#### THE INPUT ####
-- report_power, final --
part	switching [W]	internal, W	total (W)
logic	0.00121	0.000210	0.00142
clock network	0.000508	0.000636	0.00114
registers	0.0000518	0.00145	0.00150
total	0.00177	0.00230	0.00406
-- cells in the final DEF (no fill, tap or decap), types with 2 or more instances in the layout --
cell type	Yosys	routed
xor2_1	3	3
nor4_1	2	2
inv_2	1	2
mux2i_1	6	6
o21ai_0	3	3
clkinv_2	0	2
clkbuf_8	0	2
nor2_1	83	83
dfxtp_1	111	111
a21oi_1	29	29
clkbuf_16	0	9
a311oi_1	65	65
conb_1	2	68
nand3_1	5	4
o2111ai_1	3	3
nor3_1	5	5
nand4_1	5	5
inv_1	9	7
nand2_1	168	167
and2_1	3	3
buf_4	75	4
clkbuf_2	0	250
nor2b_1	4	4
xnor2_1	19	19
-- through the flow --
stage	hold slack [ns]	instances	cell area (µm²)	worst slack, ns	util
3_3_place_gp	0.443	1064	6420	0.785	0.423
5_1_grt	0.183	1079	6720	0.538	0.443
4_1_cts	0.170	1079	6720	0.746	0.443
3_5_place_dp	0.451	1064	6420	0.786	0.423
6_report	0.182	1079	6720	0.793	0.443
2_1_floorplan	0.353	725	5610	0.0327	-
## config.mk

```make
export PLATFORM = sky130hd
export DESIGN_NAME = apb_master_arbiter
export DESIGN_NICKNAME = d
export VERILOG_FILES = /design/src/rtl/apb_master_arbiter.sv
export SDC_FILE = /design/constraint.sdc
export NUM_CORES = 1
export LEC_CHECK = 0
export ABC_AREA = 1
export BUFFER_PORTS_ARGS = -buffer_cell sky130_fd_sc_hd__buf_2
export CAP_MARGIN = 20
export CORE_MARGIN = 2
export CORE_UTILIZATION = 32
export CTS_CLUSTER_SIZE = 30
export DETAILED_ROUTE_END_ITERATION = 12
export PLACE_DENSITY = 0.61
export REMOVE_ABC_BUFFERS = 1
export SLEW_MARGIN = 20
export SYNTH_ARGS = -nofsm -noshare
export SYNTH_HDL_FRONTEND = slang
export SYNTH_SLANG_ARGS = --single-unit
export TNS_END_PERCENT = 20
```

## constraint.sdc

```tcl
create_clock -name p_clk -period 3.9 [get_ports p_clk]
set_clock_uncertainty 0.2 [all_clocks]
set_input_delay 0.39 -clock p_clk [delete_from_list [all_inputs] [get_ports p_clk]]
set_output_delay 0.39 -clock p_clk [all_outputs]
set_load 0.005 [all_outputs]
```

## src/rtl/apb_master_arbiter.sv

```systemverilog
// -----------------------------------------------------------------------------
// apb_master_arbiter
//
// Purpose:
//   Round-robin APB master. It shares one APB slave port among NumReq local
//   requesters. Each accepted request runs one SETUP phase and then one or more
//   ACCESS phases; slave wait states are honoured. The read data and error
//   status return to the requester that was granted.
//
// Optional feature (compile-time macro):
//   APB_MASTER_TIMEOUT_EN - bounds the ACCESS phase to TimeoutCycles cycles.
//                           On expiry the transfer completes with rsp_err=1 and
//                           rsp_rdata=0. Without the macro there is no counter
//                           and ACCESS waits for p_ready indefinitely.
//
// Parameters:
//   NumReq        - number of requesters (>= 2)
//   AddrBits      - APB address width
//   TimeoutCycles - ACCESS-phase wait limit (used only with the macro)
//
// Ports:
//   p_clk, p_resetn         clock, asynchronous active-low reset
//   req_valid/req_write     per-requester request and direction (1 = write)
//   req_addr/wdata/strb     packed payloads; requester i in slice i
//   req_ready               one-hot accept (combinational, IDLE only)
//   rsp_valid               one-hot, one-cycle completion pulse
//   rsp_rdata, rsp_err      completion data/status, valid with rsp_valid
//   p_addr ... p_strb       APB request outputs (registered)
//   p_rdata/p_ready/p_slverr APB response inputs
//   dbg_state               current FSM state (0 IDLE, 1 SETUP, 2 ACCESS)
//
// Handshake: a request transfers on a clock edge where req_valid[i] and
// req_ready[i] are both high. The requester holds req_valid and its payload
// stable until that edge. rsp_valid[i] is a pulse and has no back-pressure.
// -----------------------------------------------------------------------------
module apb_master_arbiter #(
  parameter int NumReq        = 2,
  parameter int AddrBits      = 32,
  parameter int TimeoutCycles = 16
) (
  input  logic                       p_clk,
  input  logic                       p_resetn,
  input  logic [NumReq-1:0]          req_valid,
  input  logic [NumReq-1:0]          req_write,
  input  logic [NumReq*AddrBits-1:0] req_addr,
  input  logic [NumReq*32-1:0]       req_wdata,
  input  logic [NumReq*4-1:0]        req_strb,
  output logic [NumReq-1:0]          req_ready,
  output logic [NumReq-1:0]          rsp_valid,
  output logic [31:0]                rsp_rdata,
  output logic                       rsp_err,
  output logic [AddrBits-1:0]        p_addr,
  output logic                       p_sel,
  output logic                       p_enable,
  output logic                       p_write,
  output logic [31:0]                p_wdata,
  output logic [3:0]                 p_strb,
  input  logic [31:0]                p_rdata,
  input  logic                       p_ready,
  input  logic                       p_slverr,
  output logic [1:0]                 dbg_state
);

  localparam int IdxBits = (NumReq > 1) ? $clog2(NumReq) : 1;

  typedef enum logic [1:0] {
    IDLE   = 2'd0,
    SETUP  = 2'd1,
    ACCESS = 2'd2
  } state_t;

  state_t             state;
  logic [IdxBits-1:0] rr_ptr;
  logic [IdxBits-1:0] cur_idx;
  logic [IdxBits-1:0] grant_idx;
  logic [IdxBits-1:0] next_ptr;
  logic [IdxBits:0]   cand;
  logic               grant_any;
  logic               xfer_done;
  logic               done_err;
  logic [31:0]        done_rdata;

  // An elaboration-time guard on the parameters that the logic depends on.
  if (NumReq < 2 || TimeoutCycles < 1) begin : g_param_check
    $error("apb_master_arbiter: NumReq must be >= 2 and TimeoutCycles >= 1");
  end

`ifdef APB_MASTER_TIMEOUT_EN
  localparam int CntBits = $clog2(TimeoutCycles + 1);
  logic [CntBits-1:0] wait_cnt;
`endif

  assign dbg_state = state;

  // The search starts at rr_ptr and wraps. The requester that was just served
  // moves to the back of the order, so a requester that keeps its request
  // asserted is never starved.
  always_comb begin
    grant_any = 1'b0;
    grant_idx = '0;
    cand      = '0;
    for (int k = 0; k < NumReq; k++) begin
      cand = {1'b0, rr_ptr} + (IdxBits+1)'(k);
      if (cand >= (IdxBits+1)'(NumReq)) begin
        cand = cand - (IdxBits+1)'(NumReq);
      end
      if (!grant_any && req_valid[cand[IdxBits-1:0]]) begin
        grant_any = 1'b1;
        grant_idx = cand[IdxBits-1:0];
      end
    end
  end

  always_comb begin
    if (grant_idx == IdxBits'(NumReq - 1)) begin
      next_ptr = '0;
    end else begin
      next_ptr = grant_idx + 1'b1;
    end
  end

  always_comb begin
    req_ready = '0;
    if (state == IDLE && grant_any) begin
      req_ready[grant_idx] = 1'b1;
    end
  end

  // Completion condition for the current ACCESS cycle. p_ready wins over an
  // expiring timeout in the same cycle.
  always_comb begin
    xfer_done  = 1'b0;
    done_err   = 1'b0;
    done_rdata = '0;
    if (state == ACCESS) begin
      if (p_ready) begin
        xfer_done  = 1'b1;
        done_err   = p_slverr;
        done_rdata = p_write ? 32'd0 : p_rdata;
      end
`ifdef APB_MASTER_TIMEOUT_EN
      else if (wait_cnt == CntBits'(TimeoutCycles - 1)) begin
        xfer_done = 1'b1;
        done_err  = 1'b1;
      end
`endif
    end
  end

  always_ff @(posedge p_clk or negedge p_resetn) begin
    if (!p_resetn) begin
      state     <= IDLE;
      rr_ptr    <= '0;
      cur_idx   <= '0;
      p_addr    <= '0;
      p_sel     <= 1'b0;
      p_enable  <= 1'b0;
      p_write   <= 1'b0;
      p_wdata   <= '0;
      p_strb    <= '0;
      rsp_valid <= '0;
      rsp_rdata <= '0;
      rsp_err   <= 1'b0;
`ifdef APB_MASTER_TIMEOUT_EN
      wait_cnt  <= '0;
`endif
    end else begin
      rsp_valid <= '0;
      case (state)
        IDLE: begin
          if (grant_any) begin
            cur_idx  <= grant_idx;
            rr_ptr   <= next_ptr;
            p_addr   <= req_addr[grant_idx*AddrBits +: AddrBits];
            p_write  <= req_write[grant_idx];
            // Reads drive zero data and strobes; writes forward the strobes as given.
            p_wdata  <= req_write[grant_idx] ? req_wdata[grant_idx*32 +: 32] : 32'd0;
            p_strb   <= req_write[grant_idx] ? req_strb[grant_idx*4 +: 4] : 4'd0;
            p_sel    <= 1'b1;
            p_enable <= 1'b0;
            state    <= SETUP;
          end
        end
        SETUP: begin
          p_enable <= 1'b1;
`ifdef APB_MASTER_TIMEOUT_EN
          wait_cnt <= '0;
`endif
          state    <= ACCESS;
        end
        ACCESS: begin
          if (xfer_done) begin
            rsp_valid[cur_idx] <= 1'b1;
            rsp_rdata          <= done_rdata;
            rsp_err            <= done_err;
            // Returning to IDLE parks every APB output at zero.
            p_sel    <= 1'b0;
            p_enable <= 1'b0;
            p_addr   <= '0;
            p_write  <= 1'b0;
            p_wdata  <= '0;
            p_strb   <= '0;
            state    <= IDLE;
          end
`ifdef APB_MASTER_TIMEOUT_EN
          else begin
            wait_cnt <= wait_cnt + 1'b1;
          end
`endif
        end
        default: begin
          state <= IDLE;
        end
      endcase
    end
  end

endmodule

```

==> impl_metrics.py <==
metrics = {
    "critical_path": {
        "critPathKind": "reg -> out",
        "r2r_end": "p_write",
        "endpoint_kind": "output port",
        "reg2reg_depth": 7,
        "ff2ff_setup_slack_ns": 1.46,
        "crit_required_ns": 3.31,
        "cp.arrival_ns": 2.29,
        "cp-start-kind": "flop",
        "cp_max_fo": 37,
        "rr_startpoint": "rr_ptr",
    },
    "route": {
        "wl_um": 15840,
        "first_iter_violations": 210,
        "firstDrtPassIters": 5,
        "viasPerCell": 4.450,
        "drc": 0,
        "vias": 5247,
        "ant_nets": 0,
        "wl_per_cell_um": 13.44,
    },
    "run": {
        "cap_violations": 0,
    },
    "placement": {
        "hpwl_um": 11350,
        "dp_slack_ns": 1.206,
        "gp_congestion": 0.7789,
        "postPlaceCellArea_mm2": 0.006793,
        "numPortBuffers": 285,
        "dp.cells": 1162,
    },
    "synth": {
        "synth-seq-cells": 110,
        "seq_area_frac_synth_pct": 52.23,
        "synth_area_leader_cell": "dfrtp_1",
        "synthCells": 697,
        "avgSynthCellArea_um2": 7.561,
        "synthDistinctLibCells": 18,
        "synth_edf_count": 0,
        "async_flop_share_pct": 100.0,
        "synth.area.top_cells": "dfrtp_1 (52%), nand2_1 (29%), nand3_1 (6.0%), o21ai_0 (3.1%), nand3_2 (1.9%)",
        "ys.flop_type": "dfrtp_1",
        "yosysTopAreaCellShare_pct": 52.23,
        "synth_area_mm2": 0.005270,
        "yosysWarnings": 0,
        "ys_top_cells_by_count": "nand2_1 (410), dfrtp_1 (110), nand3_1 (63)",
        "yosysMostFrequentCell": "nand2_1",
    },
    "timing": {
        "finalCritPeriodShare_pct": 73.80,
        "setup-violations-final": 0,
        "final-hold-violation-count": 0,
        "slew_violations": 0,
        "fmax_mhz": 347.5,
        "slew_headroom_pct": 33.11,
        "fin_hold_ws_ns": 0.08994,
        "setup_slack_ns": 1.022,
        "worst_pin_slew_ns": 1.002,
        "rsz0062_at_grt": "false",
        "fin_setup_tns_ns": 0,
        "period_minus_slack_ns": 2.878,
    },
    "power": {
        "powerDensity_mw_per_mm2": 644.3,
        "p_leak_nw": 4.325,
        "ir_drop_mv": 0.2303,
        "p_int_mw": 2.787,
        "clockPowerShare_pct": 20.6,
        "power_frac_comb_pct": 40.1,
        "p_sw_mw": 1.793,
        "pwr-share-seq_pct": 39.3,
        "switching_share_pct": 39.15,
        "total_power_mw": 4.580,
    },
    "final_layout": {
        "n_antenna_cell": 0,
        "layoutNonFillerInstCount": 1179,
        "design_area_mm2": 0.007108,
        "finish.utilization_pct": 44.42,
        "fin_nets": 1134,
        "area_delta_synth_final_pct": 34.88,
        "drive_gt1_share_pct": 34.16,
    },
    "cts": {
        "clockBufferDepth": 2,
        "clock-sinks": 110,
        "cts_resized": 0,
        "hold_buffers": 1,
        "clockRootBuffer": "clkbuf_16",
        "cts_tree": "yes",
        "cts_setup_buffers": 0,
        "clkSlewWorstSetupHoldPaths_ns": 0.08,
        "htree_levels": 3,
        "clock_latency_ns": 0.35,
        "cts_buffers": 9,
    },
    "global_route": {
        "grt_max_degree": 69,
        "gr-total-overflow": 0,
        "grt_usage_pct": 18.35,
        "antenna_found_initial": 1,
        "grt_pass1_vias": 5021,
        "grt_first_pass_wirelength_um": 25810,
    },
    "floorplan": {
        "die_height_um": 132.3,
        "die_w_um": 132.3,
        "boundaryPins": 286,
        "num_rows": 46,
        "die-area_mm2": 0.01751,
        "core_mm2": 0.01600,
        "initial_utilization_pct": 32.94,
    },
    "worst_hold_path": {
        "min_path_type": "in -> reg",
        "hold_path_end": "rsp_err",
        "whs_path_depth": 3,
        "worstHoldStart": "p_slverr",
    },
    "run_status": {
        "status": "completed",
    },
}
-- worst max-delay path, cell delays in order, from the launching register on --
cell     delay [ns]
dfrtp_1        0.34
inv_2          0.05
nand2_4        0.31
nand2_4        0.33
inv_2          0.40
buf_4          0.27
nor2_1         0.06
buf_2          0.14
$ cat config.mk
export PLATFORM = sky130hd
export DESIGN_NAME = irs_block_readout_addr_v4_flat
export DESIGN_NICKNAME = d
export VERILOG_FILES = /design/src/rtl/irs_block_readout_addr_v4_pkg.sv /design/src/rtl/irs_block_readout_addr_v4_if.sv /design/src/rtl/irs_block_readout_addr_v4_syncedge.sv /design/src/rtl/irs_block_readout_addr_v4.sv /design/src/flat_wrapper.sv
export SDC_FILE = /design/constraint.sdc
export NUM_CORES = 1
export LEC_CHECK = 0
export BUFFER_PORTS_ARGS = -buffer_cell sky130_fd_sc_hd__buf_2
export CAP_MARGIN = 20
export CELL_PAD_IN_SITES_DETAIL_PLACEMENT = 1
export CELL_PAD_IN_SITES_GLOBAL_PLACEMENT = 1
export CORE_ASPECT_RATIO = 0.6
export CORE_MARGIN = 1
export CORE_UTILIZATION = 40
export CTS_CLUSTER_DIAMETER = 200
export CTS_CLUSTER_SIZE = 25
export DETAILED_ROUTE_END_ITERATION = 6
export GPL_TIMING_DRIVEN = 0
export PLACE_DENSITY = 0.74
export SKIP_LAST_GASP = 1
export SYNTH_ARGS = -nofsm -noshare
export SYNTH_HDL_FRONTEND = slang
export SYNTH_SLANG_ARGS = --single-unit
export TNS_END_PERCENT = 100
$ cat constraint.sdc
create_clock -name clk_i -period 3.1 [get_ports clk_i]
set_input_delay 0.31 -clock clk_i [delete_from_list [all_inputs] [get_ports clk_i]]
set_output_delay 0.31 -clock clk_i [all_outputs]
set_load 0.005 [all_outputs]
File: config.mk
export PLATFORM = sky130hd
export DESIGN_NAME = multi_nibble_adder
export DESIGN_NICKNAME = d
export VERILOG_FILES = /design/src/rtl/multi_nibble_adder.sv
export SDC_FILE = /design/constraint.sdc
export NUM_CORES = 1
export LEC_CHECK = 0
export ABC_CLOCK_PERIOD_IN_PS = 4600
export BUFFER_PORTS_ARGS = -buffer_cell sky130_fd_sc_hd__buf_4
export CORE_ASPECT_RATIO = 0.75
export CORE_MARGIN = 4
export CORE_UTILIZATION = 32
export CTS_CLUSTER_SIZE = 12
export DETAILED_ROUTE_END_ITERATION = 6
export GPL_ROUTABILITY_DRIVEN = 0
export PLACE_DENSITY_LB_ADDON = 0.08
export SETUP_SLACK_MARGIN = 0.02
export SLEW_MARGIN = 20
export SYNTH_ARGS = -nofsm -noshare
export SYNTH_HDL_FRONTEND = slang
export SYNTH_SLANG_ARGS = --single-unit
File: constraint.sdc
create_clock -name clk -period 4.6 [get_ports clk]
set_clock_uncertainty 0.2 [all_clocks]
set_input_delay 1.15 -clock clk [delete_from_list [all_inputs] [get_ports clk]]
set_output_delay 1.15 -clock clk [all_outputs]
set_load 0.02 [all_outputs]
==> src/rtl/concat_sequencer_if.sv <==
// -----------------------------------------------------------------------------
// concat_sequencer_if
// Handshake bundle for concat_sequencer: the frame configuration channel, the
// three upstream source streams, the merged output stream and frame status.
//
//   slave  modport : the sequencer's view (takes cfg/sources, drives output)
//   master modport : the environment's view (drives cfg/sources, sinks output)
// -----------------------------------------------------------------------------
interface concat_sequencer_if #(
    parameter int DATA_WIDTH  = 8,
    parameter int COUNT_WIDTH = 12
);
    logic [COUNT_WIDTH-1:0] i_cfg_count1;
    logic [COUNT_WIDTH-1:0] i_cfg_count2;
    logic [COUNT_WIDTH-1:0] i_cfg_count3;
    logic                   i_cfg_valid;
    logic                   o_cfg_ready;

    logic [DATA_WIDTH-1:0]  i_first_data;
    logic                   i_first_valid;
    logic                   o_first_ready;
    logic [DATA_WIDTH-1:0]  i_second_data;
    logic                   i_second_valid;
    logic                   o_second_ready;
    logic [DATA_WIDTH-1:0]  i_third_data;
    logic                   i_third_valid;
    logic                   o_third_ready;

    logic [DATA_WIDTH-1:0]  o_out_data;
    logic [1:0]             o_out_src;
    logic                   o_out_last;
    logic                   o_out_valid;
    logic                   i_out_ready;

    logic                   o_busy;
    logic                   o_done;

    modport slave (
        input  i_cfg_count1, i_cfg_count2, i_cfg_count3, i_cfg_valid,
        output o_cfg_ready,
        input  i_first_data, i_first_valid,
        output o_first_ready,
        input  i_second_data, i_second_valid,
        output o_second_ready,
        input  i_third_data, i_third_valid,
        output o_third_ready,
        output o_out_data, o_out_src, o_out_last, o_out_valid,
        input  i_out_ready,
        output o_busy, o_done
    );

    modport master (
        output i_cfg_count1, i_cfg_count2, i_cfg_count3, i_cfg_valid,
        input  o_cfg_ready,
        output i_first_data, i_first_valid,
        input  o_first_ready,
        output i_second_data, i_second_valid,
        input  o_second_ready,
        output i_third_data, i_third_valid,
        input  o_third_ready,
        input  o_out_data, o_out_src, o_out_last, o_out_valid,
        output i_out_ready,
        input  o_busy, o_done
    );
endinterface

==> src/rtl/concat_sequencer.sv <==
// -----------------------------------------------------------------------------
// concat_sequencer
// Drains three source streams into one registered output stream, frame by
// frame, in the fixed order source 1 -> 2 -> 3. A configuration handshake
// supplies per-source beat counts; zero-count sources are skipped with no idle
// cycle and source boundaries cost no bubble.
//
// Ports:
//   i_clock   - rising-edge clock
//   i_reset_n - asynchronous active-low reset
//   bus       - concat_sequencer_if.slave: cfg channel, three source streams,
//               output stream (data/src/last/valid/ready), o_busy, o_done
// -----------------------------------------------------------------------------
module concat_sequencer #(
    parameter int DATA_WIDTH  = 8,
    parameter int COUNT_WIDTH = 12
) (
    input  logic              i_clock,
    input  logic              i_reset_n,
    concat_sequencer_if.slave bus
);

    typedef enum logic [1:0] {
        IDLE = 2'd0,
        SRC1 = 2'd1,
        SRC2 = 2'd2,
        SRC3 = 2'd3
    } state_t;

    localparam logic [COUNT_WIDTH-1:0] COUNT_ONE  = COUNT_WIDTH'(1);
    localparam logic [COUNT_WIDTH-1:0] COUNT_ZERO = '0;

    state_t                 state;
    state_t                 state_nxt;
    state_t                 after_sel;   // where to go when the active source empties
    state_t                 cfg_first;   // first non-empty source of a new config
    logic [COUNT_WIDTH-1:0] remaining1;
    logic [COUNT_WIDTH-1:0] remaining2;
    logic [COUNT_WIDTH-1:0] remaining3;
    logic [COUNT_WIDTH-1:0] sel_rem;
    logic [DATA_WIDTH-1:0]  sel_data;
    logic [1:0]             sel_src;
    logic                   load_en;
    logic                   accept;
    logic                   cfg_hs;
    logic                   final_beat;

    // NOTE: every signal assigned here gets a default first so no latch is inferred.
    always_comb begin
        // The output register may take a new beat when empty or draining this cycle.
        load_en            = !bus.o_out_valid || bus.i_out_ready;
        bus.o_first_ready  = (state == SRC1) && load_en;
        bus.o_second_ready = (state == SRC2) && load_en;
        bus.o_third_ready  = (state == SRC3) && load_en;

        accept    = 1'b0;
        sel_data  = '0;
        sel_rem   = COUNT_ZERO;
        sel_src   = 2'd0;
        after_sel = IDLE;
        unique case (state)
            SRC1: begin
                accept    = bus.i_first_valid && bus.o_first_ready;
                sel_data  = bus.i_first_data;
                sel_rem   = remaining1;
                sel_src   = 2'd1;
                after_sel = (remaining2 != COUNT_ZERO) ? SRC2 :
                            (remaining3 != COUNT_ZERO) ? SRC3 : IDLE;
            end
            SRC2: begin
                accept    = bus.i_second_valid && bus.o_second_ready;
                sel_data  = bus.i_second_data;
                sel_rem   = remaining2;
                sel_src   = 2'd2;
                after_sel = (remaining3 != COUNT_ZERO) ? SRC3 : IDLE;
            end
            SRC3: begin
                accept    = bus.i_third_valid && bus.o_third_ready;
                sel_data  = bus.i_third_data;
                sel_rem   = remaining3;
                sel_src   = 2'd3;
                after_sel = IDLE;
            end
            default: ;
        endcase

        // Last beat of the frame: active source empties and nothing follows it.
        final_beat = (sel_rem == COUNT_ONE) && (after_sel == IDLE);

        cfg_hs    = bus.i_cfg_valid && bus.o_cfg_ready;
        cfg_first = (bus.i_cfg_count1 != COUNT_ZERO) ? SRC1 :
                    (bus.i_cfg_count2 != COUNT_ZERO) ? SRC2 :
                    (bus.i_cfg_count3 != COUNT_ZERO) ? SRC3 : IDLE;

        state_nxt = state;
        if (state == IDLE) begin
            if (cfg_hs) state_nxt = cfg_first;
        end else if (accept && (sel_rem == COUNT_ONE)) begin
            state_nxt = after_sel;
        end
    end

    // NOTE: sequential state uses non-blocking assignments only, so every
    // register samples pre-edge values regardless of statement order.
    always_ff @(posedge i_clock or negedge i_reset_n) begin
        if (!i_reset_n) begin
            state           <= IDLE;
            remaining1      <= COUNT_ZERO;
            remaining2      <= COUNT_ZERO;
            remaining3      <= COUNT_ZERO;
            bus.o_out_data  <= '0;
            bus.o_out_src   <= 2'd0;
            bus.o_out_last  <= 1'b0;
            bus.o_out_valid <= 1'b0;
            bus.o_cfg_ready <= 1'b1;
            bus.o_busy      <= 1'b0;
            bus.o_done      <= 1'b0;
        end else begin
            state           <= state_nxt;
            bus.o_cfg_ready <= (state_nxt == IDLE);
            bus.o_busy      <= (state_nxt != IDLE);

            // Completion: the last beat leaves, or an all-zero frame is accepted.
            bus.o_done <= (bus.o_out_valid && bus.i_out_ready && bus.o_out_last) ||
                          (cfg_hs && (cfg_first == IDLE));

            if (load_en) begin
                bus.o_out_valid <= accept;
                if (accept) begin
                    bus.o_out_data <= sel_data;
                    bus.o_out_src  <= sel_src;
                    bus.o_out_last <= final_beat;
                end
            end

            if (cfg_hs) begin
                remaining1 <= bus.i_cfg_count1;
                remaining2 <= bus.i_cfg_count2;
                remaining3 <= bus.i_cfg_count3;
            end else if (accept) begin
                unique case (state)
                    SRC1: if (remaining1 != COUNT_ZERO) remaining1 <= remaining1 - COUNT_ONE;
                    SRC2: if (remaining2 != COUNT_ZERO) remaining2 <= remaining2 - COUNT_ONE;
                    SRC3: if (remaining3 != COUNT_ZERO) remaining3 <= remaining3 - COUNT_ONE;
                    default: ;
                endcase
            end
        end
    end

endmodule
####
● **ACTIVITY**: Where a line of the data holds the word "current", copy that line.

● **EXERCISE SOLUTION**:
//   dbg_state               current FSM state (0 IDLE, 1 SETUP, 2 ACCESS)
  // Completion condition for the current ACCESS cycle. p_ready wins over an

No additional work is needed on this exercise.